The Columbia Journalism Review, a 2007 Utne Independent Press Award nominee, jumped into this fray once again with two new offerings. The publication first relaunched the Campaign Desk, which looks at the presidential race. Here’s CJR on the mission of the Campaign Desk:

We’ll look at who's doing interesting, original reporting and who's being taken in by spin; we’ll focus on how and why the narratives that come to define a candidate get started and relentlessly repeated, and if they are off base, we’ll try to set them straight. We’re on the lookout for misleading statistics, partial truths and oversimplifications, glittering generalities, and other language crimes that can infect the coverage.

Campaign Desk writers have covered topics as diverse as journalists demanding coffee from John Edwards at an all-night campaign stop during the Iowa caucus to giving the full story behind a scuffle between an AP reporter and Mitt Romney.

The second offering by CJR is The Observatory, which of rakes through the not-always-peer-reviewed muck of science journalism. The Observatory opened with an article about how new, collaborative web-technology is affecting science writing. With all the spin, inaccuracies, and half-truths bandied about in the media, these CJR projects will have their work cut out for them.

Brendan Mackie

Image by Justin Henry licensed under Creative Commons.

The Not-So-Great Race

Horse RaceAfter slobbering over a never-to-materialize Barack Obama win in New Hampshire and flip-flopping on the electoral viability of a crotchety John McCain, the media has proved that their skill at horse-race forecasting is about as reliable as that of people who bet on real-life horse races. That is to say, they’re not good at it.

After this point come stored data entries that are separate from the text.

===== src/design/nam_pkg.sv =====
`default_nettype none

package nam_pkg;

    // Fixed field widths of the result word
    localparam int INDEX_BITS  = 6;
    localparam int DIST_BITS   = 25;
    localparam int FARE_BITS   = 33;
    localparam int STATUS_BITS = 2;
    localparam int RATE_BITS   = 16;
    localparam int FARE_SHIFT  = 8;

    // Defaults for the top-level parameters
    localparam int DEF_MAX_ENTRIES = 64;
    localparam int DEF_COORD_BITS  = 24;

    // Fare rate after reset: 5.0 in unsigned Q8.8
    localparam logic [RATE_BITS-1:0] FARE_RATE_RESET = 16'd1280;

    typedef logic [STATUS_BITS-1:0] status_t;

    localparam status_t ST_ADDED   = 2'd0;
    localparam status_t ST_MATCHED = 2'd1;
    localparam status_t ST_NONE    = 2'd2;
    localparam status_t ST_FULL    = 2'd3;

    localparam logic ACT_ADD   = 1'b0;
    localparam logic ACT_MATCH = 1'b1;

    typedef enum logic [3:0] {
        S_IDLE,
        S_READ,
        S_DIFF,
        S_SQX,
        S_SQY,
        S_CMP,
        S_ROOT,
        S_FARE,
        S_FARE2,
        S_EMIT
    } state_t;

    // Handshake between the sequencer and the root unit
    typedef struct packed {
        logic start;
    } root_ctrl_t;

    typedef struct packed {
        logic busy;
        logic done;
    } root_stat_t;

endpackage

`default_nettype wire


===== src/design/nam_isqrt.sv =====
`default_nettype none

module nam_isqrt
    import nam_pkg::*;
#(
    parameter int SQ_W   = 2 * DEF_COORD_BITS + 1,
    parameter int ROOT_W = DEF_COORD_BITS + 1
) (
    input  wire logic              aclk,
    input  wire logic              aresetn,
    input  wire root_ctrl_t        ctrl,
    input  wire logic [SQ_W-1:0]   radicand,
    output root_stat_t             stat,
    output logic      [ROOT_W-1:0] root
);

    localparam int STEP_W = $clog2(ROOT_W + 1);
    localparam logic [SQ_W-1:0] BIT_START = SQ_W'(1) << (2 * (ROOT_W - 1));

    logic [SQ_W-1:0]   n_reg;
    logic [SQ_W-1:0]   root_reg;
    logic [SQ_W-1:0]   bit_reg;
    logic [STEP_W-1:0] step_reg;
    logic              busy_reg;
    logic              done_reg;
    logic [SQ_W:0]     trial;
    logic              fits;

    // One result bit per cycle: try root + bit against the remainder
    assign trial = {1'b0, root_reg} + {1'b0, bit_reg};
    assign fits  = ({1'b0, n_reg} >= trial);

    always_ff @(posedge aclk) begin
        if (!aresetn) begin
            busy_reg <= 1'b0;
            done_reg <= 1'b0;
            step_reg <= '0;
        end else begin
            done_reg <= 1'b0;
            if (ctrl.start) begin
                busy_reg <= 1'b1;
                step_reg <= STEP_W'(ROOT_W);
            end else if (busy_reg) begin
                step_reg <= step_reg - 1'b1;
                if (step_reg == STEP_W'(1)) begin
                    busy_reg <= 1'b0;
                    done_reg <= 1'b1;
                end
            end
        end
    end

    // Remainder, partial root and trial bit
    always_ff @(posedge aclk) begin
        if (ctrl.start) begin
            n_reg    <= radicand;
            root_reg <= '0;
            bit_reg  <= BIT_START;
        end else if (busy_reg) begin
            if (fits) begin
                n_reg    <= n_reg - trial[SQ_W-1:0];
                root_reg <= (root_reg >> 1) + bit_reg;
            end else begin
                root_reg <= root_reg >> 1;
            end
            bit_reg <= bit_reg >> 2;
        end
    end

    assign stat.busy = busy_reg;
    assign stat.done = done_reg;
    assign root      = root_reg[ROOT_W-1:0];

endmodule

`default_nettype wire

Jay Rosen, a veteran media critic, has written a great takedown of horse-race journalism for TomDispatch and Salon. Rosen gets to the depth of the problem: It’s easy for over-taxed journalists to write horse-race style pieces, especially if everybody else is doing it.

Who’s-gonna-win is portable, reusable from cycle to cycle, and easily learned by newcomers to the press pack. Journalists believe it brings readers to the page and eyeballs to the screen. It “works” regardless of who the candidates are, or where the nation is in historical time. No expertise is actually needed to operate it. In that sense, it is economical. (And when everyone gets the winner wrong the “surprise” becomes a good story for a few days.) Who’s going to win—and what’s their strategy—plays well on television, because it generates an endless series of puzzles toward which journalists can gesture as they display their savviness, which is the unofficial religion of the mainstream press.

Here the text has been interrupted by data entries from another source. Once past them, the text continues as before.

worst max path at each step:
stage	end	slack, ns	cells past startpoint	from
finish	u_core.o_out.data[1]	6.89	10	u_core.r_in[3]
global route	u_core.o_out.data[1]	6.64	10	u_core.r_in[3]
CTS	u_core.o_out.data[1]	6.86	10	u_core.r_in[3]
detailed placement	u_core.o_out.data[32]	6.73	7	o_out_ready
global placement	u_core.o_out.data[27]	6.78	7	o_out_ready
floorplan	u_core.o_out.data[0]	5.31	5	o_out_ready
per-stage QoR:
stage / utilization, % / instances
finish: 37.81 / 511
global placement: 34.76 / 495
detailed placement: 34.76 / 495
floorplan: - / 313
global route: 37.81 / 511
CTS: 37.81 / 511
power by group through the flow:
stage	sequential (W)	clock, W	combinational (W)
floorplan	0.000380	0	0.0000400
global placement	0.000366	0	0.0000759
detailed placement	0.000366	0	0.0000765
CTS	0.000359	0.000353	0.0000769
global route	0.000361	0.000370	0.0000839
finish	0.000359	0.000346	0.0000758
--- src/design/mvt_pkg.sv ---
package mvt_pkg;

  localparam int unsigned NUM_REGS  = 8;
  localparam int unsigned CFG_IDX_W = 4;
  localparam int unsigned CFG_DATA_W = 64;
  localparam int unsigned DIM       = 4;

  typedef logic signed [31:0] elem_t;
  typedef elem_t [DIM-1:0] vec_t;
  typedef vec_t  [DIM-1:0] mat_t;

  typedef logic signed [63:0] prod_t;
  typedef prod_t [DIM-1:0] prow_t;
  typedef prow_t [DIM-1:0] pmat_t;

  // pair sums and row sums of four 64-bit products, exact
  typedef logic signed [64:0] psum_t;
  typedef psum_t [1:0] prow_sum_t;
  typedef prow_sum_t [DIM-1:0] pmat_sum_t;

  typedef logic signed [65:0] sum_t;
  typedef sum_t [DIM-1:0] sum_vec_t;

  // identity matrix in Q16.16, register 7 first
  localparam logic [NUM_REGS-1:0][CFG_DATA_W-1:0] CFG_RESET = {
    64'h0001_0000_0000_0000, 64'h0000_0000_0000_0000,
    64'h0000_0000_0001_0000, 64'h0000_0000_0000_0000,
    64'h0000_0000_0000_0000, 64'h0001_0000_0000_0000,
    64'h0000_0000_0000_0000, 64'h0000_0000_0001_0000
  };

endpackage

--- src/design/mvt_sat.sv ---
module mvt_sat #(
  parameter int unsigned FRAC_BITS = 16
) (
  input  logic              clk,
  input  logic              rst_n,
  input  logic              in_valid,
  output logic              in_ready,
  input  mvt_pkg::sum_vec_t sum,
  output logic              out_valid,
  input  logic              out_ready,
  output mvt_pkg::vec_t     res,
  output logic              sat
);

  logic              valid_r;
  mvt_pkg::vec_t     res_r;
  mvt_pkg::vec_t     res_nxt;
  logic              sat_r;
  logic              sat_nxt;
  mvt_pkg::sum_vec_t shifted;
  logic [mvt_pkg::DIM-1:0] clip;

  assign in_ready = !valid_r || out_ready;

  // arithmetic shift rounds toward minus infinity, then clip to 32 bits
  always_comb begin
    for (int r = 0; r < mvt_pkg::DIM; r++) begin
      shifted[r] = sum[r] >>> FRAC_BITS;
      clip[r]    = !((&shifted[r][65:31]) || !(|shifted[r][65:31]));
      if (clip[r]) begin
        res_nxt[r] = shifted[r][65] ? 32'sh8000_0000 : 32'sh7FFF_FFFF;
      end else begin
        res_nxt[r] = shifted[r][31:0];
      end
    end
    sat_nxt = |clip;
  end

  always_ff @(posedge clk) begin
    if (!rst_n) begin
      valid_r <= 1'b0;
    end else if (in_ready) begin
      valid_r <= in_valid;
    end
  end

  always_ff @(posedge clk) begin
    if (in_ready && in_valid) begin
      res_r <= res_nxt;
      sat_r <= sat_nxt;
    end
  end

  assign out_valid = valid_r;
  assign res       = res_r;
  assign sat       = sat_r;

endmodule

--- config.mk ---
export PLATFORM = sky130hd
export DESIGN_NAME = mvt_sat
export DESIGN_NICKNAME = d
export VERILOG_FILES = /design/src/design/mvt_pkg.sv /design/src/design/mvt_sat.sv
export SDC_FILE = /design/constraint.sdc
export NUM_CORES = 1
export LEC_CHECK = 0
export BUFFER_PORTS_ARGS = -buffer_cell sky130_fd_sc_hd__buf_2
export CORE_AREA = 5 5 153 155
export CTS_CLUSTER_SIZE = 40
export DETAILED_ROUTE_END_ITERATION = 8
export DIE_AREA = 0 0 158 160
export SLEW_MARGIN = 20
export SYNTH_ARGS = -nofsm -noshare
export SYNTH_HDL_FRONTEND = slang
export SYNTH_SLANG_ARGS = --single-unit
--- constraint.sdc ---
create_clock -name clk -period 15.5 [get_ports clk]
set_input_delay 4.65 -clock clk [delete_from_list [all_inputs] [get_ports clk]]
set_output_delay 4.65 -clock clk [all_outputs]
set_load 0.005 [all_outputs]
==> impl_metrics.tcl <==
set metrics [dict create \
    relSlewSlack_pct 46.95 \
    numCtsBuffers 17 \
    rsz0062_at_grt "no" \
    diodes 0 \
    critical_path_class "in2out" \
    ant_nets 0 \
    synth_seq_cells 130 \
    finalWirelength_um 16460 \
    antenna_found_initial 3 \
    p_leak_nw 3.729 \
    fin_skew_ps 5.622 \
    p_per_area_mw_per_mm2 107.9 \
    dp_cells 938 \
    cp-end-kind "output port" \
    fin_cells 969 \
    postCtsSetupBuffers 0 \
    die_w_um 158 \
    nNetsFinal 945 \
    syn_area_mm2 0.005654 \
    async_flop_share_pct 0 \
    grt_use_total_pct 12.39 \
    synth_ff_type "edfxtp_1" \
    r2r_cells 3 \
    netlist_instances 347 \
    first_pass_iters 4 \
    yosysWarnings 0 \
    r2r_setup_slack_ps 13380 \
    cts_tree "done" \
    clkSinkCount 130 \
    avgSynthCellArea_um2 16.29 \
    num_vias 4368 \
    io_buffer_count 334 \
    clock_path_buffers 2 \
    synth_nets 615 \
    maxCapViolCount 0 \
    cp-start-kind "primary input" \
    clock_latency_ps 410 \
    avgRoutedWirePerCell_um 16.98 \
    ys_seq_area_share_pct 68.86 \
    syn2layout_area_growth_pct 41.93 \
    grt_pass1_wl_um 24160 \
    required_ps 10850 \
    num_rows 54 \
    cts-root-buf "clkbuf_16" \
    holdPathStages 2 \
    critical_path_peak_fanout 3 \
    die_area_mm2 0.02528 \
    start_util_pct 26.07 \
    peakVddDrop_uv 68.62 \
    holdPathEnd "out_valid$_SDFFE_PN0N_" \
    vias_per_cell 4.508 \
    drive_above_1_share_pct 67.34 \
    synth_area_leaders "edfxtp_1 69%, a21o_2 13%, a21o_1 5.2%" \
    min_path_type "reg2reg" \
    max_freq_mhz 103.2 \
    min_period_ps 9691 \
    grt_max_degree 85 \
    drv_slew 0 \
    worst_pin_slew_ps 795.8 \
    synth_edf_count 129 \
    yosysMostFrequentCell "edfxtp_1" \
    r2r-start "out_valid$_SDFFE_PN0N_" \
    synth_common_cells "129 x edfxtp_1, 85 x a21o_2, 39 x a21o_1, 21 x nand4_1, 18 x buf_6" \
    synth_top_area_share_pct 68.51 \
    grt_pass1_vias 4420 \
    arrival_ps 5040 \
    rr_endpoint "res[114]$_DFFE_PP_" \
    cts_hold_buf 0 \
    die_height_um 160 \
    hold_viol 0 \
    overflow 0 \
    synth.distinct_cells 21 \
    htree_levels 4 \
    tns_ps 0 \
    cts.reportedPaths.clkPinSlew_ps 50 \
    min-delay-start "out_valid$_SDFFE_PN0N_" \
    status "completed" \
    place_congestion 0.8031 \
    yosysTopAreaCell "edfxtp_1" \
    finalSetupViolCount 0 \
    min_period_over_period_pct 62.52 \
    hpwlAfterDp_um 12220 \
    pin_count 399 \
    drtIter0Drc 181 \
    route.detailed.drc 0 \
    cts_resized 0 \
    fp.coreArea_mm2 0.02169 \
]
==> critical path, stage by stage <==
cell,delay [ps]
buf_2,90
nand2b_1,150
buf_2,140
==> placed cells by master (no fill, tap or decap), drive strengths merged <==
master	count
a31o	4
and3	4
clkinv	8
edfxtp	129
dfxtp	1
nor2	8
a311oi	4
clkinvlp	2
nand2b	1
buf	339
a21o	124
nand4	21
and2	1
a21boi	1
inv	1
clkbuf	20
bufinv	1
nor4	20
==> metrics by stage <==
step                      hold WS, ps  setup WS [ps]  area, µm²  total power, mW  util [%]
final                           545.6           5809       8025           0.8658     37.00
after global routing            575.3           5776       8025           0.9076     37.00
after CTS                       548.0           5805       8021           0.8849     36.99
after detailed placement        538.6           5807       7493           0.5124     34.55
after global placement          526.8           5808       7493           0.5104     34.55
after floorplan                 536.6           6051       5654           0.4581         -
==> sequential cells by signal, summed over array words and instances, names as in the netlist <==
| register | flops |
|---|---|
| out_valid | 1 |
| sat | 1 |
| res | 128 |
==> cell families after synthesis <==
group	share of synthesized area, %
and+or+nand+nor	6.174
AOI/OAI and AO/OA	20.05
DFF	68.86
buffers and inverters	4.912
==> report_power, final <==
group	total (mW)	internal [mW]	switching, mW
combinational	0.0869	0.0448	0.0421
clock	0.363	0.218	0.145
sequential	0.416	0.411	0.00443
total	0.866	0.674	0.192
==> cell type report <==
| type | instances | area [µm²] |
|---|---|---|
| tap | 280 | 350.3 |
| multi-input combinational | 188 | 1536 |
| fill | 2166 | 13660 |
| clock buffer | 20 | 436.7 |
| inverter | 1 | 3.754 |
| timing repair buffer | 339 | 1713 |
| clock inverter | 11 | 91.34 |
| sequential | 130 | 3894 |
==> how the worst max path moves through the flow <==
| stage | cells after the start | startpoint | slack, ps | end |
|---|---|---|---|---|
| 5_1_grt | 3 | out_ready | 5780 | in_ready |
| 3_3_place_gp | 3 | out_ready | 5810 | in_ready |
| 6_report | 3 | out_ready | 5810 | in_ready |
| 3_5_place_dp | 3 | out_ready | 5810 | in_ready |
| 2_1_floorplan | 1 | out_ready | 6050 | in_ready |
| 4_1_cts | 3 | out_ready | 5800 | in_ready |
==> metal layers <==
metal | vias to the layer above | GRT usage, % | wire [µm] | share of wire, %
li1 | 2058 | - | - | -
met4 | 6 | 3.761 | 249 | 1.5
met5 | - | 0 | 39 | 0.24
met1 | 2080 | 13.42 | 5982 | 36
met3 | 20 | 5.440 | 1831 | 11
met2 | 204 | 21.71 | 8354 | 51
(Power assumes the default switching activity.)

Where the media could be chattering about why a candidate should win, instead they blabber about if the candidate will win. It’s a pernicious problem. Hopefully Rosen’s article might start a narrative of self-reflection among some journalists. I give it about a 20 percent chance of succeeding.

Brendan Mackie

Striking Writers Discover the Joys of Blogging

Writers' strikeThe writers’ strike may be keeping those new episodes of 30 Rock off our screens, but it does have an upside: Television writers have been making pilgrimages to the mecca of unemployed writers everywhere. No, not the public library—the blogosphere. One of the best-known writers’ strike blogs is United Hollywood, which reports on strike news. But if that gets a bit boring, take a look at Why We Write, a collaborative blog with short essays by television and film writers. Jane Espenson, a writer for Buffy the Vampire Slayer and a co-executive producer for Battlestar Galactica, recently wrote on the site that she perfects characters voices’ by lying in a quiet room and hearing them speak in her head. Mark Gaberman, a writer for Jeopardy!, has chimed in on the joys of filling in clues and making Alex Trebek rap Snoop Dogg’s “Gin and Juice.”

If you haven’t heard enough, turn to The Idea of the Writer, a series of video and mp3 lectures by one of the greatest writers in TV, David Milch, creator of Deadwood. Milch, speaking with an enthusiasm that verges on the unhinged, discusses subjects like how the writer rebels against the established order and Kurt Vonnegut’s extensive cannabis use (and that’s only in the first five minutes!). It may not be television, but Milch has the sort of captivating, insightful energy that will make you forget you’re not watching 30 Rock.

Brendan Mackie

Image by Kris Krüg , licensed under Creative Commons.

UtneCast: Winners of the 2007 Utne Independent Press Awards (Part 1)

undefined In the latest episode of the UtneCast, editor in chief David Schimke and librarian Danielle Maestretti sit down with Utne.com assistant editor Bennett Gordon to talk about the 2007 Utne Independent Press Awards. After 19 years, the awards have changed quite a bit, with two new categories (In-Depth/Investigative and Health/Wellness) added this year. Schimke and Maestretti talk about the new categories and how the staff picked the best magazines of the year. 

For more on the awards, visit www.utne.com/uipa2007, and stay tuned for Part 2 of our UtneCast on the winners. 

 

         

icon for podpress  UtneCast: UIPA 2007 : Play in Popup

Kicking Online Media Off Its High Horse (For Now)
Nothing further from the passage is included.